Fusion2Drive: Waymo Perception Fusion to Ego Action

2025 · Autonomous driving · multi-sensor fusion

Overview

Fusion2Drive is a clean, reproducible multi-sensor fusion model for autonomous driving, trained on the Waymo Open Dataset. It fuses camera and LiDAR inputs in a shared bird's-eye-view space to jointly predict ego waypoints for closed-loop control and 3D object detection for vehicles, pedestrians, and cyclists.
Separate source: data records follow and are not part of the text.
File: src/rtl/hilo_muldiv_unit_step.sv
// One radix-2 iteration: shift-add for multiply, restoring trial-subtract for divide.
module muldiv_step #(
  parameter int WIDTH = 32
) (
  input  logic               i_div,
  input  logic [2*WIDTH-1:0] i_acc,
  input  logic [WIDTH-1:0]   i_opnd,
  output logic [2*WIDTH-1:0] o_acc
);

  logic [WIDTH:0] w_mul_sum;
  logic [WIDTH:0] w_div_rem;
  logic [WIDTH:0] w_div_diff;

  // Multiply keeps the multiplier in the low half and retires one bit per step;
  // divide shifts dividend bits into the remainder and quotient bits in at bit 0.
  always_comb begin
    w_mul_sum  = {1'b0, i_acc[2*WIDTH-1:WIDTH]} + (i_acc[0] ? {1'b0, i_opnd} : '0);
    w_div_rem  = i_acc[2*WIDTH-1:WIDTH-1];
    w_div_diff = w_div_rem - {1'b0, i_opnd};
    o_acc      = {w_mul_sum, i_acc[WIDTH-1:1]};
    if (i_div) begin
      if (!w_div_diff[WIDTH]) begin
        o_acc = {w_div_diff[WIDTH-1:0], i_acc[WIDTH-2:0], 1'b1};
      end else begin
        o_acc = {w_div_rem[WIDTH-1:0], i_acc[WIDTH-2:0], 1'b0};
      end
    end
  end

endmodule
$ cat src/rtl/bootprom_pkg.sv
// Shared types and constants for the boot PROM controller and its arbiter.
package bootprom_pkg;

    typedef enum logic [2:0] {
        ST_IDLE    = 3'd0,
        ST_SETUP   = 3'd1,
        ST_ACCESS  = 3'd2,
        ST_LATCH   = 3'd3,
        ST_RECOVER = 3'd4
    } state_t;

    localparam int WAIT_W = 4;
    localparam int CPU    = 0;
    localparam int DBG    = 1;

endpackage

$ cat src/rtl/rr_arb2.sv
// Two-way round-robin arbiter; on a tie the port not granted last wins.
// Latency: grant is combinational from req; the last-grant pointer updates on the enabled edge.
// Backpressure: none; requests simply wait while en is low.
module rr_arb2
    import bootprom_pkg::*;
(
    input  logic       clk,
    input  logic       reset_n,
    input  logic [1:0] req,
    input  logic       en,
    output logic [1:0] gnt
);

    logic last;

    always_comb begin
        gnt = req;
        if (&req) begin
            gnt = last ? 2'b01 : 2'b10;
        end
    end

    // Reset to DBG so that the CPU wins the first tie.
    always_ff @(posedge clk or negedge reset_n) begin
        if (!reset_n) begin
            last <= 1'b1;
        end else if (en && (|req)) begin
            last <= gnt[DBG];
        end
    end

endmodule

$ cat src/rtl/bootprom_ctl.sv
// Shares a 16-bit boot PROM pair (two 27256) between a CPU port and a debug port.
// Latency: request sampled in IDLE -> ack WAIT_STATES+3 cycles later; grants at most every WAIT_STATES+5 cycles.
// Backpressure: requesters hold req until ack; the port not granted simply waits for the next IDLE.
module bootprom_ctl
    import bootprom_pkg::*;
#(
    parameter int WAIT_STATES = 3,
    parameter int ADDR_W      = 15
) (
    input  logic              clk,
    input  logic              reset_n,
    input  logic              cpu_req,
    input  logic [ADDR_W-1:0] cpu_addr,
    output logic              cpu_ack,
    output logic [15:0]       cpu_data,
    input  logic              dbg_req,
    input  logic [ADDR_W-1:0] dbg_addr,
    output logic              dbg_ack,
    output logic [15:0]       dbg_data,
    output logic [ADDR_W-1:0] prom_addr,
    output logic              prom_ce_n,
    output logic              prom_oe_n,
    input  logic [15:0]       prom_data,
    output logic              busy
);

    state_t            state;
    state_t            state_nxt;
    logic [WAIT_W-1:0] wcnt;
    logic [1:0]        gnt;
    logic              gnt_dbg;
    logic              capt_ok;
    logic              gnt_req;

    rr_arb2 u_arb (
        .clk     (clk),
        .reset_n (reset_n),
        .req     ({dbg_req, cpu_req}),
        .en      (state == ST_IDLE),
        .gnt     (gnt)
    );

    assign gnt_req = gnt_dbg ? dbg_req : cpu_req;

    always_ff @(posedge clk or negedge reset_n) begin
        if (!reset_n) begin
            state <= ST_IDLE;
        end else begin
            state <= state_nxt;
        end
    end

    always_comb begin
        state_nxt = state;
        case (state)
            ST_IDLE:    if (|gnt) state_nxt = ST_SETUP;
            ST_SETUP:   state_nxt = ST_ACCESS;
            ST_ACCESS:  if (wcnt == '0) state_nxt = ST_LATCH;
            ST_LATCH:   state_nxt = ST_RECOVER;
            ST_RECOVER: state_nxt = ST_IDLE;
            default:    state_nxt = ST_IDLE;
        endcase
    end

    // Strobes decode from state and registers only, never from prom_data.
    always_comb begin
        prom_ce_n = 1'b1;
        prom_oe_n = 1'b1;
        busy      = 1'b1;
        cpu_ack   = 1'b0;
        dbg_ack   = 1'b0;
        case (state)
            ST_IDLE:   busy = 1'b0;
            ST_SETUP:  prom_ce_n = 1'b0;
            ST_ACCESS: begin
                prom_ce_n = 1'b0;
                prom_oe_n = 1'b0;
            end
            ST_LATCH: begin
                prom_ce_n = 1'b0;
                cpu_ack   = capt_ok && !gnt_dbg;
                dbg_ack   = capt_ok && gnt_dbg;
            end
            default: ;
        endcase
    end

    always_ff @(posedge clk or negedge reset_n) begin
        if (!reset_n) begin
            prom_addr <= '0;
            wcnt      <= '0;
            gnt_dbg   <= 1'b0;
            capt_ok   <= 1'b0;
            cpu_data  <= '0;
            dbg_data  <= '0;
        end else begin
            case (state)
                ST_IDLE: begin
                    if (|gnt) begin
                        gnt_dbg   <= gnt[DBG];
                        prom_addr <= gnt[DBG] ? dbg_addr : cpu_addr;
                    end
                end
                ST_SETUP: begin
                    wcnt    <= WAIT_W'(WAIT_STATES);
                    capt_ok <= 1'b0;
                end
                ST_ACCESS: begin
                    if (wcnt == '0) begin
                        // A requester that gave up mid-access gets neither data nor ack.
                        if (gnt_req) begin
                            capt_ok <= 1'b1;
                            if (gnt_dbg) dbg_data <= prom_data;
                            else         cpu_data <= prom_data;
                        end
                    end else begin
                        wcnt <= wcnt - WAIT_W'(1);
                    end
                end
                ST_LATCH: capt_ok <= 1'b0;
                default: ;
            endcase
        end
    end

endmodule

$ cat config.mk
export PLATFORM = sky130hd
export DESIGN_NAME = bootprom_ctl
export DESIGN_NICKNAME = d
export VERILOG_FILES = /design/src/rtl/bootprom_pkg.sv /design/src/rtl/rr_arb2.sv /design/src/rtl/bootprom_ctl.sv
export SDC_FILE = /design/constraint.sdc
export NUM_CORES = 1
export LEC_CHECK = 0
export CORE_ASPECT_RATIO = 0.6
export CORE_MARGIN = 5
export CORE_UTILIZATION = 43
export CTS_CLUSTER_DIAMETER = 80
export DETAILED_ROUTE_END_ITERATION = 10
export GPL_TIMING_DRIVEN = 1
export PLACE_DENSITY_LB_ADDON = 0.3
export SLEW_MARGIN = 15
export SYNTH_ARGS = -nofsm -noshare
export SYNTH_HDL_FRONTEND = slang
export SYNTH_SLANG_ARGS = --single-unit
$ cat constraint.sdc
create_clock -name clk -period 2.2 [get_ports clk]
set_input_delay 0.44 -clock clk [delete_from_list [all_inputs] [get_ports clk]]
set_output_delay 0.44 -clock clk [all_outputs]
set_load 0.03 [all_outputs]
==> flow_summary.json <==
{
  "fin_crit_sh_pct": 94.6,
  "ir_drop_uv": 592,
  "synth_edf_count": 0,
  "p_leak_nw": 1.72,
  "finalHoldViolCount": 0,
  "ys.flop_type": "dfrtp_1",
  "synthTopCellsByCount": "dfrtp_1 (56), mux2_2 (52), mux2_4 (10)",
  "met2_length_mm": 2.95,
  "power_density_nw_per_um2": 1460,
  "worstPathRequired_ns": 1.76,
  "globalplace.congestion": 0.812,
  "track_usage_pct": 17.7,
  "grt_overflow": 0,
  "grt_pass1_vias": 2000,
  "synth_top_cell_area_share_pct": 54.8,
  "setup_violations": 0,
  "placed_cells": 353,
  "grt_max_degree": 34,
  "critical_path_class": "reg -> out",
  "via_per_inst": 4.82,
  "fin_skew_ns": 0.00815,
  "dpl_cell_area_um2": 3700,
  "hpwl_mm": 4.53,
  "end_kind": "output port",
  "status": "finished clean",
  "drv_cap": 0,
  "syn_nets": 222,
  "worstSkewPairLatency_ns": 0.34,
  "async_reset_ff_share_pct": 100,
  "layout.nets": 335,
  "yosysWarnings": 0,
  "fp.dieArea_um2": 7640,
  "cts_tree": "yes",
  "area_delta_synth_final_pct": 52.1,
  "io_pins": 102,
  "grt_pass1_wl_mm": 10.1,
  "start_kind": "flip-flop",
  "io_buffers": 101,
  "worstPathArrival_ns": 1.64,
  "clkTransAtPathRegs_ns": 0.06,
  "syn_inst": 171,
  "cts_htree_levels": 3,
  "seq_area_frac_synth_pct": 55.8,
  "m1WireLength_mm": 2.61,
  "worstMarginPinSlew_ns": 0.571,
  "die_y_um": 69.7,
  "path_max_fanout": 4,
  "cts.sinks": 57,
  "rsz0062_at_grt": "false",
  "vias": 1773,
  "ys_ff_latch": 57,
  "hp-class": "in -> async",
  "diodes": 0,
  "period_minus_slack_ns": 2.08,
  "fmax_mhz": 480,
  "numCtsBuffers": 9,
  "clk_path_buf_depth": 2,
  "rows": 21,
  "stdcell_area_um2": 3890,
  "initial_core_util_pct": 45.1,
  "totalNegativeSetupSlack_ns": 0,
  "yosysMostFrequentCell": "dfrtp_1",
  "ys_types": 36,
  "synth_area_leaders": "dfrtp_1 (55%), mux2_2 (23%), mux2_4 (5.9%)",
  "cts_root_buf": "clkbuf_8",
  "synth_largest_area_cell": "dfrtp_1",
  "final_cells": 368,
  "routed.top_layer": "met4",
  "ff2ff_path_depth": 5,
  "drtIter0Drc": 45,
  "syn-cell-area_um2": 2560,
  "routed_wl_mm": 6.03,
  "ant_nets": 0,
  "first_pass_iters": 4,
  "wire_per_inst_um": 16.4,
  "die_x_um": 110,
  "coreArea_um2": 5680,
  "route.met3.wl_um": 380,
  "slew_headroom_pct": 61.9,
  "slew_viol_final": 0,
  "drive_gt1_share_pct": 32.6,
  "syn_avg_cell_area_um2": 15.0,
  "drc": 0,
  "antenna_found_initial": 0
}
## area by class of cell
class	count	area (um^2)
Clock inverter	3	40.0
Inverter	5	18.8
Sequential cell	57	1430
Fill cell	420	1790
Timing Repair Buffer	109	1100
Clock buffer	12	155
Tap cell	80	100
Multi-Input combinational cell	102	1050
$ cat config.mk
export PLATFORM = sky130hd
export DESIGN_NAME = stack_op_sequencer
export DESIGN_NICKNAME = d
export VERILOG_FILES = /design/src/rtl/stack_op_sequencer.sv
export SDC_FILE = /design/constraint.sdc
export NUM_CORES = 1
export LEC_CHECK = 0
export CORE_UTILIZATION = 46
export DETAILED_ROUTE_END_ITERATION = 10
export PLACE_DENSITY = 0.8
export RECOVER_POWER = 50
export SYNTH_ARGS = -nofsm -noshare
export SYNTH_HDL_FRONTEND = slang
export SYNTH_SLANG_ARGS = --single-unit
$ cat constraint.sdc
create_clock -name clk -period 2.4 [get_ports clk]
set_input_delay 0.48 -clock clk [delete_from_list [all_inputs] [get_ports clk]]
set_output_delay 0.48 -clock clk [all_outputs]
set_load 0.05 [all_outputs]
$ cat src/rtl/frame_buffer_writer.sv
// frame_buffer_writer: streams one IMG_W x IMG_H raster frame into result memory.
// Optional pixel checksum enabled by defining FBW_CHECKSUM_EN.
module frame_buffer_writer #(
    parameter int IMG_W  = 640,
    parameter int IMG_H  = 480,
    parameter int DATA_W = 8,
    parameter int ADDR_W = 19
) (
    input  logic              clk,
    input  logic              rst_n,
    input  logic              start,
    input  logic              s_valid,
    output logic              s_ready,
    input  logic [DATA_W-1:0] s_data,
    input  logic              s_last,
    input  logic              mem_busy,
    output logic              mem_we,
    output logic [ADDR_W-1:0] mem_addr,
    output logic [DATA_W-1:0] mem_wdata,
    output logic              busy,
    output logic              done,
    output logic              err,
    output logic [15:0]       checksum
);

    localparam int XW = (IMG_W > 1) ? $clog2(IMG_W) : 1;
    localparam int YW = (IMG_H > 1) ? $clog2(IMG_H) : 1;
    localparam logic [XW-1:0] X_MAX = XW'(IMG_W - 1);
    localparam logic [YW-1:0] Y_MAX = YW'(IMG_H - 1);

    typedef enum logic [1:0] {
        IDLE = 2'd0,
        RUN  = 2'd1,
        DONE = 2'd2
    } state_e;

    state_e            state_q, state_d;
    logic [XW-1:0]     x_q, x_d;
    logic [YW-1:0]     y_q, y_d;
    logic [ADDR_W-1:0] addr_q, addr_d;
    logic              mem_we_q, mem_we_d;
    logic [ADDR_W-1:0] mem_addr_q, mem_addr_d;
    logic [DATA_W-1:0] mem_wdata_q, mem_wdata_d;
    logic              err_q, err_d;
    logic              accept;
    logic              last_pix;
    logic              arm;

    assign s_ready  = (state_q == RUN) && !mem_busy;
    assign accept   = s_valid && s_ready;
    assign last_pix = (x_q == X_MAX) && (y_q == Y_MAX);
    assign arm      = start && (state_q != RUN);

    // Next-state, raster counters and registered write port.
    always_comb begin
        state_d     = state_q;
        x_d         = x_q;
        y_d         = y_q;
        addr_d      = addr_q;
        mem_we_d    = accept;
        mem_addr_d  = mem_addr_q;
        mem_wdata_d = mem_wdata_q;
        err_d       = err_q;
        unique case (state_q)
            IDLE, DONE: begin
                if (start) begin
                    state_d = RUN;
                    x_d     = '0;
                    y_d     = '0;
                    addr_d  = '0;
                    err_d   = 1'b0;
                end
            end
            RUN: begin
                if (accept) begin
                    mem_addr_d  = addr_q;
                    mem_wdata_d = s_data;
                    addr_d      = addr_q + ADDR_W'(1);
                    if (s_last != last_pix) begin
                        err_d = 1'b1;
                    end
                    if (x_q == X_MAX) begin
                        x_d = '0;
                        y_d = y_q + YW'(1);
                    end else begin
                        x_d = x_q + XW'(1);
                    end
                    if (last_pix) begin
                        state_d = DONE;
                    end
                end
            end
            default: state_d = IDLE;
        endcase
    end

    // State and datapath registers.
    always_ff @(posedge clk or negedge rst_n) begin
        if (!rst_n) begin
            state_q     <= IDLE;
            x_q         <= '0;
            y_q         <= '0;
            addr_q      <= '0;
            mem_we_q    <= 1'b0;
            mem_addr_q  <= '0;
            mem_wdata_q <= '0;
            err_q       <= 1'b0;
        end else begin
            state_q     <= state_d;
            x_q         <= x_d;
            y_q         <= y_d;
            addr_q      <= addr_d;
            mem_we_q    <= mem_we_d;
            mem_addr_q  <= mem_addr_d;
            mem_wdata_q <= mem_wdata_d;
            err_q       <= err_d;
        end
    end

`ifdef FBW_CHECKSUM_EN
    logic [15:0] sum_q, sum_d;

    // Running modulo-2^16 sum of accepted pixels, cleared when armed.
    always_comb begin
        sum_d = sum_q;
        if (arm) begin
            sum_d = '0;
        end else if (accept) begin
            sum_d = sum_q + 16'(s_data);
        end
    end

    // Checksum accumulator register.
    always_ff @(posedge clk or negedge rst_n) begin
        if (!rst_n) begin
            sum_q <= '0;
        end else begin
            sum_q <= sum_d;
        end
    end

    assign checksum = sum_q;
`else
    logic unused_arm;
    assign unused_arm = arm;
    assign checksum   = '0;
`endif

    assign mem_we    = mem_we_q;
    assign mem_addr  = mem_addr_q;
    assign mem_wdata = mem_wdata_q;
    assign busy      = (state_q == RUN);
    assign done      = (state_q == DONE);
    assign err       = err_q;

endmodule
<file path="src/rtl/rptr_empty.sv">
// Read-side pointer and empty/almost-empty/occupancy flags for an async FIFO.
// Optional sticky underflow flag enabled by `define RPTR_UNDERFLOW_DETECT_EN.
module rptr_empty #(
    parameter int ADDRSIZE = 4,
    parameter int AE_LEVEL = 2
) (
    input  logic                rclk,
    input  logic                rrst_n,
    input  logic                rinc,
    input  logic [ADDRSIZE:0]   rwptr2,
    output logic [ADDRSIZE-1:0] raddr,
    output logic [ADDRSIZE:0]   rptr,
    output logic                rempty,
    output logic                ralmost_empty,
    output logic [ADDRSIZE:0]   rcount,
    output logic                runderflow
);
    localparam int PTRW = ADDRSIZE + 1;

    logic [ADDRSIZE:0] rbin;
    logic [ADDRSIZE:0] rbnext;
    logic [ADDRSIZE:0] rgnext;
    logic [ADDRSIZE:0] rwbin;
    logic [ADDRSIZE:0] rdiff;

    // A read request while empty is ignored; it never moves the pointer.
    assign rbnext = rbin + PTRW'(rinc & ~rempty);
    assign rgnext = (rbnext >> 1) ^ rbnext;
    assign raddr  = rbin[ADDRSIZE-1:0];

    always_comb begin
        // NOTE: default assignment first so no path leaves rwbin unassigned and infers a latch.
        rwbin = '0;
        rwbin[ADDRSIZE] = rwptr2[ADDRSIZE];
        for (int i = ADDRSIZE - 1; i >= 0; i--) begin
            rwbin[i] = rwbin[i+1] ^ rwptr2[i];
        end
    end

    // Uses the post-read pointer, so the flags never lag the read that drains the FIFO.
    assign rdiff = rwbin - rbnext;

    // NOTE: non-blocking assignments keep all registered state updating together at the edge.
    always_ff @(posedge rclk or negedge rrst_n) begin
        if (!rrst_n) begin
            rbin          <= '0;
            rptr          <= '0;
            rempty        <= 1'b1;
            ralmost_empty <= 1'b1;
            rcount        <= '0;
        end else begin
            rbin          <= rbnext;
            rptr          <= rgnext;
            rempty        <= (rgnext == rwptr2);
            ralmost_empty <= (rdiff <= PTRW'(AE_LEVEL));
            rcount        <= rdiff;
        end
    end

`ifdef RPTR_UNDERFLOW_DETECT_EN
    always_ff @(posedge rclk or negedge rrst_n) begin
        if (!rrst_n) begin
            runderflow <= 1'b0;
        end else if (rinc && rempty) begin
            runderflow <= 1'b1;
        end
    end
`else
    assign runderflow = 1'b0;
`endif

endmodule

</file>
<file path="config.mk">
export PLATFORM = sky130hd
export DESIGN_NAME = rptr_empty
export DESIGN_NICKNAME = d
export VERILOG_FILES = /design/src/rtl/rptr_empty.sv
export SDC_FILE = /design/constraint.sdc
export NUM_CORES = 1
export LEC_CHECK = 0
export ABC_AREA = 1
export CAP_MARGIN = 20
export CORE_AREA = 2 2 56 58
export DETAILED_ROUTE_END_ITERATION = 12
export DIE_AREA = 0 0 58 60
export SYNTH_ARGS = -nofsm -noshare
export SYNTH_HDL_FRONTEND = slang
export SYNTH_SLANG_ARGS = --single-unit
</file>
<file path="constraint.sdc">
create_clock -name rclk -period 3.4 [get_ports rclk]
set_clock_uncertainty 0.05 [all_clocks]
set_input_delay 0.68 -clock rclk [delete_from_list [all_inputs] [get_ports rclk]]
set_output_delay 0.68 -clock rclk [all_outputs]
set_load 0.1 [all_outputs]
</file>
==> flow_summary.ini, run 1 <==
[worst_hold_path]
hold_depth = 1
hp-class = flip-flop to flip-flop

[floorplanning]
die_w_um = 58
core_area_um2 = 2903
die_area_um2 = 3480
initial_core_util_pct = 33.53
rows = 20
io_pins = 25
fp.dieH_um = 60

[sta]
layout_setup_ws_ns = 0.4673
final_max_slew_viol_count = 0
finalSetupTns_ns = 0
fin_crit_sh_pct = 86.25
max_freq_ghz = 0.3410
rsz0062_at_grt = false
slew_headroom_pct = 53.26
period_needed_ns = 2.933
hold_violations = 0
max_slew.worst_pin.slew_ns = 0.6989
finalSetupViolCount = 0

[yosys]
yosysSeqAreaShare_pct = 41.39
synth_warnings = 0
synthesis.area_um2 = 973.4
synth.ff_latch_count = 16
avgSynthCellArea_um2 = 8.249
netlist_instances = 118
ys_types = 20
syn_nets = 133

[drt]
wl_per_cell_um = 9.802
via_count = 791
finalWirelength_um = 1735
dr.pass1.iters = 4
drt-initial-drc-count = 18
routed_via_density = 4.469
drtAntennaViolNets = 0
drc = 0

[global_route]
grt_usage_pct = 10.59
grt_max_degree = 17
grt_overflow = 0
grt_pass1_wl_um = 2780
grt_pass1_vias = 707
antenna_found_initial = 0

[cts]
cts_tree = built
numClockSinks = 16
cts.path.max_buffers = 2
cts-root-buf = clkbuf_4
cts_hold_buf = 0
numCtsBuffers = 3
htreeDepth = 1
post-cts-setup-buffers = 0
clk_pin_slew_ns = 0.09
clock_latency_ns = 0.28
post_cts_resized = 0

[setup_path]
worst-path-max-fanout = 5
cp.arrival_ns = 3.11
startpoint_type = primary input
path_class = primary input to flip-flop
endpoint_kind = flip-flop
reg2reg_depth = 13
required_ns = 3.57

[layout]
num_antenna_cells = 0
syn2layout_area_growth_pct = 26.73
n_fill_cell = 299
utilization_pct = 42.50
drive_above_1_share_pct = 24.31
final_cell_mix = nand2_1, buf_4, inv_1
layout_commonest_cell = nand2_1
nets = 160

[placement]
io_buffer_count = 23
dp_slack_ns = 0.1610
dp_hpwl_um = 1437
place_congestion = 0.8152

[outcome]
status = finished clean

[run]
drv_cap = 0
A PointPillars LiDAR encoder and a Lift-Splat-Shoot camera encoder feed a BEV fusion backbone, which branches into a CenterPoint-style detection head and a transformer planning head.

Key features

Multi-sensor BEV fusion — PointPillars LiDAR encoder + Lift-Splat-Shoot camera encoder.
Dual-task learning — joint 3D detection and waypoint prediction from a shared representation.
Apple Silicon ready — MPS, ONNX, and CoreML export with benchmarked inference latency.
CARLA integration scaffolding for closed-loop simulation.
Reproducible by construction — fixed seeds, comprehensive configs, checkpointing.

Expected metrics (full training)

Metric	LiDAR-only	Camera-only	Fusion
Vehicle mAP (L1)	0.65	0.42	0.71
Pedestrian mAP (L1)	0.58	0.35	0.64
Cyclist mAP (L1)	0.52	0.30	0.58
Waypoint ADE (m)	0.85	1.20	0.72
Waypoint FDE (m)	1.45	2.10	1.25

Target metrics from the full-training configuration, illustrating the expected gain of fusion over single-sensor baselines on both detection and planning.